As Leonard Cohen once said "my reputation as a ladies man was a joke, it caused me to laugh bitterly through the ten thousand nights I spent alone." An essential part of being a ladies man is the delusion that all women are attracted to you - at all times. You may be on a busy commuter train when you catch a woman's eye - what should reasonably be considered a coincidence is, to the LM, an invitation to engage in seductive eye-play. And of course, one man's dreamy gaze is another man's sinister leer.
Similarly, every visit to a pub or coffee shop is a voyage into subtle romance - the world is an indie-movie, with every French barista a young Julie Delpy. Last week, in Cafe Nero, I mistook this cinematic daydream for reality. It was here I met Violetta from Poland (her name badge was embossed with the now familiar red and white flag - it seems this fatuous piece uniform has some utility after all). On receiving a loyalty stamp, I smiled.
"Dobra," I said, using the voice of an East German official.
Violetta laughed. She was a powerful blonde, at least six foot tall. I pictured us standing together.
"Very good," she said, "this time I give you two!"
Stamping the worn card again, she wished me a good day.
That day I thought a lot about Violetta and her obscure persona. I had seen her a few times, however this was the only time I had penetrated her frosty exterior. Stoic and hardy yet delicately feminine - she had a charm absent from our corporate HQ. She knew what she wanted but, unlike my work colleagues, didn't hide it. I resolved to ask her out.
The following day I strolled into the coffee shop, card in hand, a thumping tune on my headphones. Something frivolous, I thought as I selected the Beastie Boys, a group to hearten me - this was my Stalingrad and I was going to fight my way to victory. Ad-Rock hammered the message home: "gotta do it like this, like Chachi and Joanie, cause she's the cheese and I'm the macaroni" - a chant for the valiant. The battle can be won, the dream attained.
"Hello, and for you?"
I hadn't paid attention in the queue and now Violetta was before me, her face like a mask. I ordered an americano but her armour was up, rendering her inscrutable. There was a considerable line behind me, so I sat at a table waiting for the place to clear.

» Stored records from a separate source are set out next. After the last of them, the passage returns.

$ cat src/rtl/debug_latch_reader.sv
// Snapshots the pipeline latch words on a start request and streams them out byte by byte
// over a valid/ready handshake. Define DEBUG_READER_CKSUM_EN to append an XOR checksum byte.
module debug_latch_reader #(
    parameter int LATCH_W     = 64,
    parameter int NUM_LATCHES = 4
) (
    input  logic                           clk,
    input  logic                           reset,
    input  logic                           start,
    input  logic [NUM_LATCHES*LATCH_W-1:0] latch_bus,
    input  logic                           tx_ready,
    output logic                           tx_valid,
    output logic [7:0]                     tx_data,
    output logic                           busy,
    output logic                           done
);

    localparam int BUS_W = NUM_LATCHES * LATCH_W;
    localparam int BYTES = BUS_W / 8;
    localparam int IDX_W = $clog2(BYTES + 1);
    localparam logic [IDX_W-1:0] LAST_IDX = IDX_W'(BYTES - 1);

`ifdef DEBUG_READER_CKSUM_EN
    typedef enum logic [1:0] {IDLE, SEND, CKSUM, DONE} state_t;
`else
    typedef enum logic [1:0] {IDLE, SEND, DONE} state_t;
`endif

    state_t             state;
    state_t             state_nxt;
    logic [IDX_W-1:0]   idx;
    logic [BUS_W-1:0]   snapshot;
    logic [7:0]         cur_byte;
    logic               accept;
    logic               send_xfer;
`ifdef DEBUG_READER_CKSUM_EN
    logic [7:0]         cksum;
`endif

    // Byte k of the snapshot lives at bits [8k+7:8k]; latch 0 goes out first.
    assign cur_byte  = 8'(snapshot >> {idx, 3'b000});
    assign accept    = (state == IDLE) && start;
    assign send_xfer = (state == SEND) && tx_ready;

    always_ff @(posedge clk or posedge reset) begin
        if (reset) begin
            state <= IDLE;
        end else begin
            state <= state_nxt;
        end
    end

    always_comb begin
        state_nxt = state;
        tx_valid  = 1'b0;
        tx_data   = 8'h00;
        busy      = 1'b1;
        done      = 1'b0;
        case (state)
            IDLE: begin
                busy = 1'b0;
                if (start) state_nxt = SEND;
            end
            SEND: begin
                tx_valid = 1'b1;
                tx_data  = cur_byte;
                if (tx_ready && (idx == LAST_IDX)) begin
`ifdef DEBUG_READER_CKSUM_EN
                    state_nxt = CKSUM;
`else
                    state_nxt = DONE;
`endif
                end
            end
`ifdef DEBUG_READER_CKSUM_EN
            CKSUM: begin
                tx_valid = 1'b1;
                tx_data  = cksum;
                if (tx_ready) state_nxt = DONE;
            end
`endif
            DONE: begin
                done      = 1'b1;
                state_nxt = IDLE;
            end
            default: state_nxt = IDLE;
        endcase
    end

    // The snapshot is frozen for the whole dump; the index ends at BYTES and never wraps.
    always_ff @(posedge clk or posedge reset) begin
        if (reset) begin
            snapshot <= '0;
            idx      <= '0;
        end else if (accept) begin
            snapshot <= latch_bus;
            idx      <= '0;
        end else if (send_xfer) begin
            idx      <= idx + 1'b1;
        end
    end

`ifdef DEBUG_READER_CKSUM_EN
    always_ff @(posedge clk or posedge reset) begin
        if (reset) begin
            cksum <= 8'h00;
        end else if (accept) begin
            cksum <= 8'h00;
        end else if (send_xfer) begin
            cksum <= cksum ^ cur_byte;
        end
    end
`endif

endmodule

Violetta handled the harried suits with a deft rhythm; she was speedy with a blunt tone that was not unwelcome.
I watched the hypnotic nature of her service; customers could barely finish their coffee orders before she interjected: "Sugar behind you, sir" or "Any pastry for you today?" Anyone that ordered an 'extra shot' of coffee was reflexively informed that it already contained two. "You want three?" She would ask incredulously. She was a marvel, a beautiful automaton.

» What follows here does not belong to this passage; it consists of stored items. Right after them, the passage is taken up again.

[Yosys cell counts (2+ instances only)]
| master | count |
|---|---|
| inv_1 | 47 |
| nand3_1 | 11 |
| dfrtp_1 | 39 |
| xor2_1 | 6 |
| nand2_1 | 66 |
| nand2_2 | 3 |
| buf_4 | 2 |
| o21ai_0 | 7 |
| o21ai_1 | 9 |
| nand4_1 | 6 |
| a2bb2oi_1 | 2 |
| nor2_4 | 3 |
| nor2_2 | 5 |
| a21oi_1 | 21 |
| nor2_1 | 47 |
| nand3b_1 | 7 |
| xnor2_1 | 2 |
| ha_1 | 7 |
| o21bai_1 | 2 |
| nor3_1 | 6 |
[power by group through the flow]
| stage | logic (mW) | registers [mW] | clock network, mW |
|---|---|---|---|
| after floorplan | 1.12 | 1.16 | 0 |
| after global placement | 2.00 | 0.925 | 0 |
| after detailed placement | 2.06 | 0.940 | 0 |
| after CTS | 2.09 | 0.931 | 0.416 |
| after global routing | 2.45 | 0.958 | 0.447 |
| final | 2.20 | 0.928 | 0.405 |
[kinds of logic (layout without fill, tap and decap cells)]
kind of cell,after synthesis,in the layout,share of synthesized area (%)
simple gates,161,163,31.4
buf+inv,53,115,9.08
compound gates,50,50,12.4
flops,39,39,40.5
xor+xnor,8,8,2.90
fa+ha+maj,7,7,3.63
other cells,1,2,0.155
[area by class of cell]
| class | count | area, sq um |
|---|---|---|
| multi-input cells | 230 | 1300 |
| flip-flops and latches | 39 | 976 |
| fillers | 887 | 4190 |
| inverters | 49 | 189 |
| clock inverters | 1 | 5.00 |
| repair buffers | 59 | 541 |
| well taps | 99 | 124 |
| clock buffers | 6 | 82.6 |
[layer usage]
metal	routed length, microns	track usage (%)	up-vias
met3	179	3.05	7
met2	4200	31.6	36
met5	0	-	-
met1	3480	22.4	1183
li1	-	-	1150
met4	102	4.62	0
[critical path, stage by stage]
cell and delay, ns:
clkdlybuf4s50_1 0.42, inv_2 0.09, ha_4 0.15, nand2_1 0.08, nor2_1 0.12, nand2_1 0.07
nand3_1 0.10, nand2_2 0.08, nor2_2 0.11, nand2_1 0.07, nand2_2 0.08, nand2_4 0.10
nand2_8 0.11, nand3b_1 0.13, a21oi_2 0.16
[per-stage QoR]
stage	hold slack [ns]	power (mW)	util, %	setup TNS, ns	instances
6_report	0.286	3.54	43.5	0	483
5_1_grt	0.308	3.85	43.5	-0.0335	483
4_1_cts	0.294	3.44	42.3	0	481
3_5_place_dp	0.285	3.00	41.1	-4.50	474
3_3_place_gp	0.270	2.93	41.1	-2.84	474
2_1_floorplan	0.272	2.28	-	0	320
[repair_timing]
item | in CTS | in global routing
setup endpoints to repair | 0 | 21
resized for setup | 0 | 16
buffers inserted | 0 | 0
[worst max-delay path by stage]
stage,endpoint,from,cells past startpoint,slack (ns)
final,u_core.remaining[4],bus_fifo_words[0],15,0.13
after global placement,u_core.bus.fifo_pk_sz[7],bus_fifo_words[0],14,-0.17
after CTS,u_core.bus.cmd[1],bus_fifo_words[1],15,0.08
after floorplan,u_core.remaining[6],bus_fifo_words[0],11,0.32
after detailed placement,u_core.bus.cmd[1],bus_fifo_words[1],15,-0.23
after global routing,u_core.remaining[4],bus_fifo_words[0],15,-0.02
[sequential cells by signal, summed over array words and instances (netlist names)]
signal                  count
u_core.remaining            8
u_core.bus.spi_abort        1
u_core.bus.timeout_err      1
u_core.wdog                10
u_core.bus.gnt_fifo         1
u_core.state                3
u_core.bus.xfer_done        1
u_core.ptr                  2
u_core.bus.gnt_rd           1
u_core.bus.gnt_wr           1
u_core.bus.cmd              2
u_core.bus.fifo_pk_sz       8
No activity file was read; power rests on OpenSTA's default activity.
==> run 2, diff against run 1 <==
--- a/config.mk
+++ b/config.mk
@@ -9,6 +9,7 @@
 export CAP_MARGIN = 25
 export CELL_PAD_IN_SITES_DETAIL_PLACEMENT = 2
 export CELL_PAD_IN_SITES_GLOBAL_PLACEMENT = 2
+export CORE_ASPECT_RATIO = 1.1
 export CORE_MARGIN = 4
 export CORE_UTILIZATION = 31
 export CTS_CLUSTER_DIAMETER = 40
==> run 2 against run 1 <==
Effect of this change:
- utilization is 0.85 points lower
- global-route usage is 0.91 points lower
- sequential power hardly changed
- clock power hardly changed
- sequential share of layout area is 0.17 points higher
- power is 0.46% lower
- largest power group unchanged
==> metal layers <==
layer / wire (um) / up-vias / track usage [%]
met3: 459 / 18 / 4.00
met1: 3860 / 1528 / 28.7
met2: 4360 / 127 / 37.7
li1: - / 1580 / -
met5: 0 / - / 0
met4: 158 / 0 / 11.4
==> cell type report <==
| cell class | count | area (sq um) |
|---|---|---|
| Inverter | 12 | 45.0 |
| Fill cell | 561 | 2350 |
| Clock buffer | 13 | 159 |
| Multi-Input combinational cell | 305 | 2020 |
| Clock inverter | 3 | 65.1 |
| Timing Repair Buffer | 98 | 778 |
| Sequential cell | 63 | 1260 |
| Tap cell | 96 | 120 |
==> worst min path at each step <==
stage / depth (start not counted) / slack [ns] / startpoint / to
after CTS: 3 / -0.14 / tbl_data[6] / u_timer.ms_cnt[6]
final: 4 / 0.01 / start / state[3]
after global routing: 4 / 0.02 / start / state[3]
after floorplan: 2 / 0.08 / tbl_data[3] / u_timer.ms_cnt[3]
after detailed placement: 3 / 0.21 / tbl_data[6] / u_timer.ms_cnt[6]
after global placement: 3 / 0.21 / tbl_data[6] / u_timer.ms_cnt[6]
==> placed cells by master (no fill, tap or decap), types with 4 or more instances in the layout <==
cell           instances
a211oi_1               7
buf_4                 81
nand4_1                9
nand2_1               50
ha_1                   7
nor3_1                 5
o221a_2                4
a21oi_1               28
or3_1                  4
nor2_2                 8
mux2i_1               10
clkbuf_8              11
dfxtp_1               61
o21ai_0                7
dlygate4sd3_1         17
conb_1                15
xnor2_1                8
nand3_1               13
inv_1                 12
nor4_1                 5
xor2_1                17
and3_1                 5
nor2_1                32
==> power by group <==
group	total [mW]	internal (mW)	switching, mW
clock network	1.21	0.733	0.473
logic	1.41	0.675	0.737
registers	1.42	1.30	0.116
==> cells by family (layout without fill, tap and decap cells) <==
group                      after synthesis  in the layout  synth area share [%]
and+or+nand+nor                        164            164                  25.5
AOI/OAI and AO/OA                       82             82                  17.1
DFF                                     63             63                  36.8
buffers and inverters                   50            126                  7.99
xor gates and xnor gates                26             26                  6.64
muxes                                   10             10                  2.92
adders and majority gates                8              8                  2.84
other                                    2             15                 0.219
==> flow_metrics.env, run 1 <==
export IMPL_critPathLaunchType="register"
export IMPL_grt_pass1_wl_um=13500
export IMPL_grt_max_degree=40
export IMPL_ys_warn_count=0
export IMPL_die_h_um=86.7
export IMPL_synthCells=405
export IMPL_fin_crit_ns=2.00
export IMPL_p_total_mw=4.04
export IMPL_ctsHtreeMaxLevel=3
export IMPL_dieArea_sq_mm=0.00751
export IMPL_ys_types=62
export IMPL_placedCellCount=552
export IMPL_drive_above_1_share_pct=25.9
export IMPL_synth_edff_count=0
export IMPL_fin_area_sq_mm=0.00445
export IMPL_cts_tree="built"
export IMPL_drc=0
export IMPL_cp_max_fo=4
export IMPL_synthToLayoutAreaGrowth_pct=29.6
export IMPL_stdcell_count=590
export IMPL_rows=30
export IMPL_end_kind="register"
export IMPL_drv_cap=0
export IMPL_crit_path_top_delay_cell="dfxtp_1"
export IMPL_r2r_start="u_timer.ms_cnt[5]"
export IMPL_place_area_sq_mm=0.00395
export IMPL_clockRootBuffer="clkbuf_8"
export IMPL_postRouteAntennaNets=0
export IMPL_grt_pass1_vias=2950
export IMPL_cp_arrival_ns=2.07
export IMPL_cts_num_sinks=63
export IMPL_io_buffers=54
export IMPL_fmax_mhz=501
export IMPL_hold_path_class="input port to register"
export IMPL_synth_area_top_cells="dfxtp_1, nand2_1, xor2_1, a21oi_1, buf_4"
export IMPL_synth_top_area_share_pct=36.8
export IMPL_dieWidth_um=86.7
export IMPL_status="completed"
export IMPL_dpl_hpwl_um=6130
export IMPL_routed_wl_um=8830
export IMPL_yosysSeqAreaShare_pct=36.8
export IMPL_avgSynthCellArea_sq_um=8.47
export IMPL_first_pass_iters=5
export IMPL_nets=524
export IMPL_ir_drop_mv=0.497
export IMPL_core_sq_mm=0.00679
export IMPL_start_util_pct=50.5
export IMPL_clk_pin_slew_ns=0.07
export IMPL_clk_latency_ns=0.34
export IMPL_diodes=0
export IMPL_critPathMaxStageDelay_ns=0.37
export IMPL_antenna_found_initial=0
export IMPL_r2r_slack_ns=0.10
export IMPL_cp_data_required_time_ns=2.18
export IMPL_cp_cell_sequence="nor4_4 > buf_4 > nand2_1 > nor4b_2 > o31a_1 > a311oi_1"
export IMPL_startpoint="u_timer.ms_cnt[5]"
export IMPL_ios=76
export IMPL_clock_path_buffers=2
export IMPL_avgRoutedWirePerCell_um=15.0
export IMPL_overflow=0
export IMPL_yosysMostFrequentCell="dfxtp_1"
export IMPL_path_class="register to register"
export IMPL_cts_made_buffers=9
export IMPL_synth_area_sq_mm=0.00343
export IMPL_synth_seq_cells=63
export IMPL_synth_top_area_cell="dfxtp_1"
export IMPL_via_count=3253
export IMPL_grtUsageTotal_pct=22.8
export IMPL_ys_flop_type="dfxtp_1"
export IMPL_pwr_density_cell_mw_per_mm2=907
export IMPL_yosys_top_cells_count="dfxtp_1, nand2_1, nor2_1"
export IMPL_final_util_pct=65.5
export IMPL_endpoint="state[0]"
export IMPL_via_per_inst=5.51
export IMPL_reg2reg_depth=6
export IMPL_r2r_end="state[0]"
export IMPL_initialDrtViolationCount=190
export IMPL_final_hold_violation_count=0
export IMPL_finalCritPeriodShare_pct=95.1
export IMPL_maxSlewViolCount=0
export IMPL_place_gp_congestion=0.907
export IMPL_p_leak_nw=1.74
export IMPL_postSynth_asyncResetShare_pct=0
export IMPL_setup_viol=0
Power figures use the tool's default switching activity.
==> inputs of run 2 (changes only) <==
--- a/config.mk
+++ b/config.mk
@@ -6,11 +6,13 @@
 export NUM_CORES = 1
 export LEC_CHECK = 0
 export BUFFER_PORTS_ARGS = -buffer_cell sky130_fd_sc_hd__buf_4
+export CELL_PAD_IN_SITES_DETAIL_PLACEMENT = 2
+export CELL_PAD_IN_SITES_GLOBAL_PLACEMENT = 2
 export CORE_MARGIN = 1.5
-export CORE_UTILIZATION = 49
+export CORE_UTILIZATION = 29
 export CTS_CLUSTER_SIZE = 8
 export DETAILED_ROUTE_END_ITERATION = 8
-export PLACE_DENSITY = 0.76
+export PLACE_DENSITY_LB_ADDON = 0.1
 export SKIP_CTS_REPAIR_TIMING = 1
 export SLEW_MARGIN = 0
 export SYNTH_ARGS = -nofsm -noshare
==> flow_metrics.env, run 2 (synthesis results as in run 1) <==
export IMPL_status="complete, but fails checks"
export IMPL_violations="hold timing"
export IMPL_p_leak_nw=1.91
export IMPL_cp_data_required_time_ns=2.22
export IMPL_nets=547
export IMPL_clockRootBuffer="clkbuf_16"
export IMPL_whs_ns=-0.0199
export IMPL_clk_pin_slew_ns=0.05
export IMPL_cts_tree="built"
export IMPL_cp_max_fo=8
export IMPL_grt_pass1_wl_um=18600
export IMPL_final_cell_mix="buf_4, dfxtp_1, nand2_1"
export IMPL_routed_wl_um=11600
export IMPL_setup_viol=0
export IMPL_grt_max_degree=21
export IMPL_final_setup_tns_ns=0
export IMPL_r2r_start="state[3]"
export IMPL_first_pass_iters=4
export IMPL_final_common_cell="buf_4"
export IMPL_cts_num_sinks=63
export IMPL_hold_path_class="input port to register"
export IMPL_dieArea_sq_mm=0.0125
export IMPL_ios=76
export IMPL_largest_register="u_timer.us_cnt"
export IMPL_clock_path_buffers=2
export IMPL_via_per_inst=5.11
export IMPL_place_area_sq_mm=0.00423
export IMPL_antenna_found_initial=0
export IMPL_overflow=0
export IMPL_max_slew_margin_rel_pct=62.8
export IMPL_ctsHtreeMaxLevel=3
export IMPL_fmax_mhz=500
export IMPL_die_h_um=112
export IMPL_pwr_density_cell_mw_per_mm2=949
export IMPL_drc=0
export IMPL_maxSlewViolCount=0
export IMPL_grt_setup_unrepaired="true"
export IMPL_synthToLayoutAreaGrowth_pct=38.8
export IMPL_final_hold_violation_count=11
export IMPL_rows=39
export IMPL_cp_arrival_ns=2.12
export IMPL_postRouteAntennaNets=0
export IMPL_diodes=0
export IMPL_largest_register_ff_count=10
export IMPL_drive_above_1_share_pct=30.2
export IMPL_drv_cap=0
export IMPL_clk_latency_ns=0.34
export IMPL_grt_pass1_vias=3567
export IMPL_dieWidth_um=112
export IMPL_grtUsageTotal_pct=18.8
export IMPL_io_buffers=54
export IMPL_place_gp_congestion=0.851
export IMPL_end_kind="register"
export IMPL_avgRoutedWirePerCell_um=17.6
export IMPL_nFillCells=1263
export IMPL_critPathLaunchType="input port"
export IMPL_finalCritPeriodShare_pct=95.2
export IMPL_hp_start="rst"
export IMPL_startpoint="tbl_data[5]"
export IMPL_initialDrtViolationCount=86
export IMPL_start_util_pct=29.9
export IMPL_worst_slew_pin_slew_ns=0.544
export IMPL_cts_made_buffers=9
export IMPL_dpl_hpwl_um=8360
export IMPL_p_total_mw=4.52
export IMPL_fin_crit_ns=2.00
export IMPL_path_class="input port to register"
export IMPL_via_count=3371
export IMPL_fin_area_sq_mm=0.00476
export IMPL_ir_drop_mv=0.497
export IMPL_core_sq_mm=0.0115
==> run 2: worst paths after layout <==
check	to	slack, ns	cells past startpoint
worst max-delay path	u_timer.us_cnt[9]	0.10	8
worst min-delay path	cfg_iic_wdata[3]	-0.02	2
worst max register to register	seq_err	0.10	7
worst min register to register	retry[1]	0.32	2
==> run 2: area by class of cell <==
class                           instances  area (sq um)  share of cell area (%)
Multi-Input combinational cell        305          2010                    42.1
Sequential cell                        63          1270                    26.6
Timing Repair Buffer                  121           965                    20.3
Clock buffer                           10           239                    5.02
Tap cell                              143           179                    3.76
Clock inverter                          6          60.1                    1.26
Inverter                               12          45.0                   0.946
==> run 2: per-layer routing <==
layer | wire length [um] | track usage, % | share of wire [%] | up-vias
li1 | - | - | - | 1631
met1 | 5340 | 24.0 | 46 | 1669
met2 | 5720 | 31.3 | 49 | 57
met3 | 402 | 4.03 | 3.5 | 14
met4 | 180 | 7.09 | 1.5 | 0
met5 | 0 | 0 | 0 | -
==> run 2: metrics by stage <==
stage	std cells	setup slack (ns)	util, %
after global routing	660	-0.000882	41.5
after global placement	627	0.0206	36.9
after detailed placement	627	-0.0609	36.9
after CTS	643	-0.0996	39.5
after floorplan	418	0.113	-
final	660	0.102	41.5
===== config.mk =====
export PLATFORM = sky130hd
export DESIGN_NAME = fault_reporter
export DESIGN_NICKNAME = d
export VERILOG_FILES = /design/src/rtl/pmic_pkg.sv /design/src/rtl/fault_reporter_cycle_timer.sv /design/src/rtl/fault_reporter.sv
export SDC_FILE = /design/constraint.sdc
export NUM_CORES = 1
export LEC_CHECK = 0
export ABC_AREA = 1
export CAP_MARGIN = 25
export CELL_PAD_IN_SITES_DETAIL_PLACEMENT = 0
export CELL_PAD_IN_SITES_GLOBAL_PLACEMENT = 1
export CORE_MARGIN = 3
export CORE_UTILIZATION = 39
export DETAILED_ROUTE_END_ITERATION = 10
export HOLD_SLACK_MARGIN = 0.08
export PLACE_DENSITY = 0.82
export RECOVER_POWER = 25
export SLEW_MARGIN = 20
export SYNTH_ARGS = -nofsm -noshare
export SYNTH_HDL_FRONTEND = slang
export SYNTH_SLANG_ARGS = --single-unit

===== constraint.sdc =====
create_clock -name i_clk -period 1.9 [get_ports i_clk]
set_input_delay 0.38 -clock i_clk [delete_from_list [all_inputs] [get_ports i_clk]]
set_output_delay 0.38 -clock i_clk [all_outputs]
set_load 0.01 [all_outputs]

===== src/rtl/pmic_pkg.sv =====
// Shared constants, state encoding and frame helpers for the PMIC status reporter.
// FAULT_REPORTER_SEQ_EN adds a sequence byte after the header (5-byte frames).
package pmic_pkg;

   localparam logic [7:0] FRAME_HEADER = 8'hA5;

   localparam int RAIL_12V    = 0;
   localparam int RAIL_5V     = 1;
   localparam int RAIL_3V3    = 2;
   localparam int RAIL_3V3ADC = 3;
   localparam int NUM_RAILS   = 4;
   localparam int NUM_STAGES  = 3;

   // Bit positions of each flag group inside the 16-bit status word
   localparam int STATUS_RAIL_LSB   = 0;
   localparam int STATUS_VFAULT_LSB = 4;
   localparam int STATUS_IFAULT_LSB = 8;
   localparam int STATUS_STAGE_LSB  = 12;
   localparam int STATUS_FPGA_BIT   = 15;

   localparam logic [1:0] IDLE = 2'd0;
   localparam logic [1:0] SEND = 2'd1;
   localparam logic [1:0] WAIT = 2'd2;

`ifdef FAULT_REPORTER_SEQ_EN
   localparam int FRAME_LEN = 5;
`else
   localparam int FRAME_LEN = 4;
`endif

   function automatic logic [15:0] packStatus(
      input logic [NUM_RAILS-1:0]  railGood,
      input logic [NUM_RAILS-1:0]  voltageFault,
      input logic [NUM_RAILS-1:0]  currentFault,
      input logic [NUM_STAGES-1:0] stageGood,
      input logic                  fpgaFault
   );
      logic [15:0] s;
      s = '0;
      s[STATUS_RAIL_LSB   +: NUM_RAILS]  = railGood;
      s[STATUS_VFAULT_LSB +: NUM_RAILS]  = voltageFault;
      s[STATUS_IFAULT_LSB +: NUM_RAILS]  = currentFault;
      s[STATUS_STAGE_LSB  +: NUM_STAGES] = stageGood;
      s[STATUS_FPGA_BIT]                 = fpgaFault;
      return s;
   endfunction

`ifdef FAULT_REPORTER_SEQ_EN
   function automatic logic [7:0] frameByte(
      input logic [2:0]  idx,
      input logic [15:0] status,
      input logic [7:0]  seq
   );
      logic [7:0] b;
      case (idx)
         3'd0:    b = FRAME_HEADER;
         3'd1:    b = seq;
         3'd2:    b = status[15:8];
         3'd3:    b = status[7:0];
         default: b = FRAME_HEADER ^ seq ^ status[15:8] ^ status[7:0];
      endcase
      return b;
   endfunction
`else
   function automatic logic [7:0] frameByte(
      input logic [2:0]  idx,
      input logic [15:0] status
   );
      logic [7:0] b;
      case (idx)
         3'd0:    b = FRAME_HEADER;
         3'd1:    b = status[15:8];
         3'd2:    b = status[7:0];
         default: b = FRAME_HEADER ^ status[15:8] ^ status[7:0];
      endcase
      return b;
   endfunction
`endif

endpackage


===== src/rtl/fault_reporter_cycle_timer.sv =====
// Clearable, enable-gated cycle counter; o_done is high while the count sits at
// TERMINAL_COUNT-1. A terminal count of 0 disables the timer entirely.
module cycle_timer #(
   parameter int unsigned TERMINAL_COUNT = 1
) (
   input  logic i_clk,
   input  logic i_reset,
   input  logic i_clear,
   input  logic i_enable,
   output logic o_done
);

   localparam int unsigned CW = (TERMINAL_COUNT > 1) ? $clog2(TERMINAL_COUNT) : 1;
   localparam logic [CW-1:0] LAST = (TERMINAL_COUNT > 0) ? CW'(TERMINAL_COUNT - 1) : '0;
   localparam logic ACTIVE = (TERMINAL_COUNT != 0);

   logic [CW-1:0] count_q;
   logic [CW-1:0] count_d;

   assign o_done = ACTIVE && (count_q == LAST);

   // Saturates at the terminal value so a missed clear never wraps into a false expiry
   always_comb begin
      count_d = count_q;
      if (i_clear) begin
         count_d = '0;
      end else if (i_enable && ACTIVE && !o_done) begin
         count_d = count_q + 1'b1;
      end
   end

   always_ff @(posedge i_clk or posedge i_reset) begin
      if (i_reset) begin
         count_q <= '0;
      end else begin
         count_q <= count_d;
      end
   end

endmodule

Eventually, the shop cleared out. Violetta turned to her colleague and they started speaking in Polish. Interestingly, the tone was still brisk. I approached holding my takeaway cup.

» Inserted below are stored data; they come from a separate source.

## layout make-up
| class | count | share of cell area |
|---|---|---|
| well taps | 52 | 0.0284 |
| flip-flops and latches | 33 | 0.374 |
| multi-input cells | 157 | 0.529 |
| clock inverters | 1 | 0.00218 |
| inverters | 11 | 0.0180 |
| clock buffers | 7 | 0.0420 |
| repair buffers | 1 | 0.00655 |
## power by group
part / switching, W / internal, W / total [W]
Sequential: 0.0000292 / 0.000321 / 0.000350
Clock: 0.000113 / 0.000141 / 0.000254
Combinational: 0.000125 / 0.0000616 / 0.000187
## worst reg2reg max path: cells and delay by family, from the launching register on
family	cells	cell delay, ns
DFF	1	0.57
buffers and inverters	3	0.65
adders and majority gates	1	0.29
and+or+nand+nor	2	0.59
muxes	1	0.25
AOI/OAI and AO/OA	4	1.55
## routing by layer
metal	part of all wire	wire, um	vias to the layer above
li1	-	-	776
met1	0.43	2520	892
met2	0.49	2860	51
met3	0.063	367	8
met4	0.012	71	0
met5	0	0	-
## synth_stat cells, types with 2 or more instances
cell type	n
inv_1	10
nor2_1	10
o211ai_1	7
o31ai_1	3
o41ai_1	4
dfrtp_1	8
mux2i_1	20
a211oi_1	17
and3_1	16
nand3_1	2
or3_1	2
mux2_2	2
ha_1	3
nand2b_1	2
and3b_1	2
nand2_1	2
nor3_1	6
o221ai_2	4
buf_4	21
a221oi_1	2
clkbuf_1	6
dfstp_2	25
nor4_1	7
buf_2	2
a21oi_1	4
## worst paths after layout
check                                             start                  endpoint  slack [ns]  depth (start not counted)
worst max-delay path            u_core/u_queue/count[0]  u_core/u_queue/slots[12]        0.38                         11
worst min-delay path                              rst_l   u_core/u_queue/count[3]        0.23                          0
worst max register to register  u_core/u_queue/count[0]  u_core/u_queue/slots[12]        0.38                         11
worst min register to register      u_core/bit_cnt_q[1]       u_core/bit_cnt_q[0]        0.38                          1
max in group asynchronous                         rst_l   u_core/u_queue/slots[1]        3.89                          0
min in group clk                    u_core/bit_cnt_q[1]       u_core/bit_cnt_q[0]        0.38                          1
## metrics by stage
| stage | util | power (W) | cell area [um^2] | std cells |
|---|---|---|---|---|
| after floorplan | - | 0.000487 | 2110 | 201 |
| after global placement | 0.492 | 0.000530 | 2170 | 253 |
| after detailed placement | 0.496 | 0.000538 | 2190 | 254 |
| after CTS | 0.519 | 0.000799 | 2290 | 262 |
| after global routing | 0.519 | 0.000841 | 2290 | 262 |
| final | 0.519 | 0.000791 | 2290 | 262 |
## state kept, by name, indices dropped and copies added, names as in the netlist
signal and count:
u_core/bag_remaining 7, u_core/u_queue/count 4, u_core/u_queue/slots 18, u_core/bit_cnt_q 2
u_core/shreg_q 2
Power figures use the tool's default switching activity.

"Hello sir," Violetta said, her arms folded.
"Hey, how's it going?"
Her colleague, a hefty middle aged woman, straightened up.
Violetta said, "I am fine, how are you?"
"Great." I put my phone away, "I was just going to say, you only gave me one stamp today!"
"I said, yesterday you gave me two stamps, remember?"
The colleague wiped her hands on her apron.
"Sorry, it is one stamp for coffee - is ok?"
The door opened and a young couple walked in.
"Yes, no, it's fine. I just thought."
The colleague leaned across to attend to the couple.
"You want I should get manager?" Violetta said.
"No, no, nothing like that - I was just saying today it's only one stamp. That's funny."
The young man next to me studied my profile.
"Anyway," I said, "I'll catch you later."
I walked out into the busy Soho street. Ahead, a black cab driver was swearing at a pedestrian, his passenger craning forward to contribute. I took a sip of coffee, it was still hot and I burnt my tongue. Still, at least I had gone for a takeaway cup, that was a good move.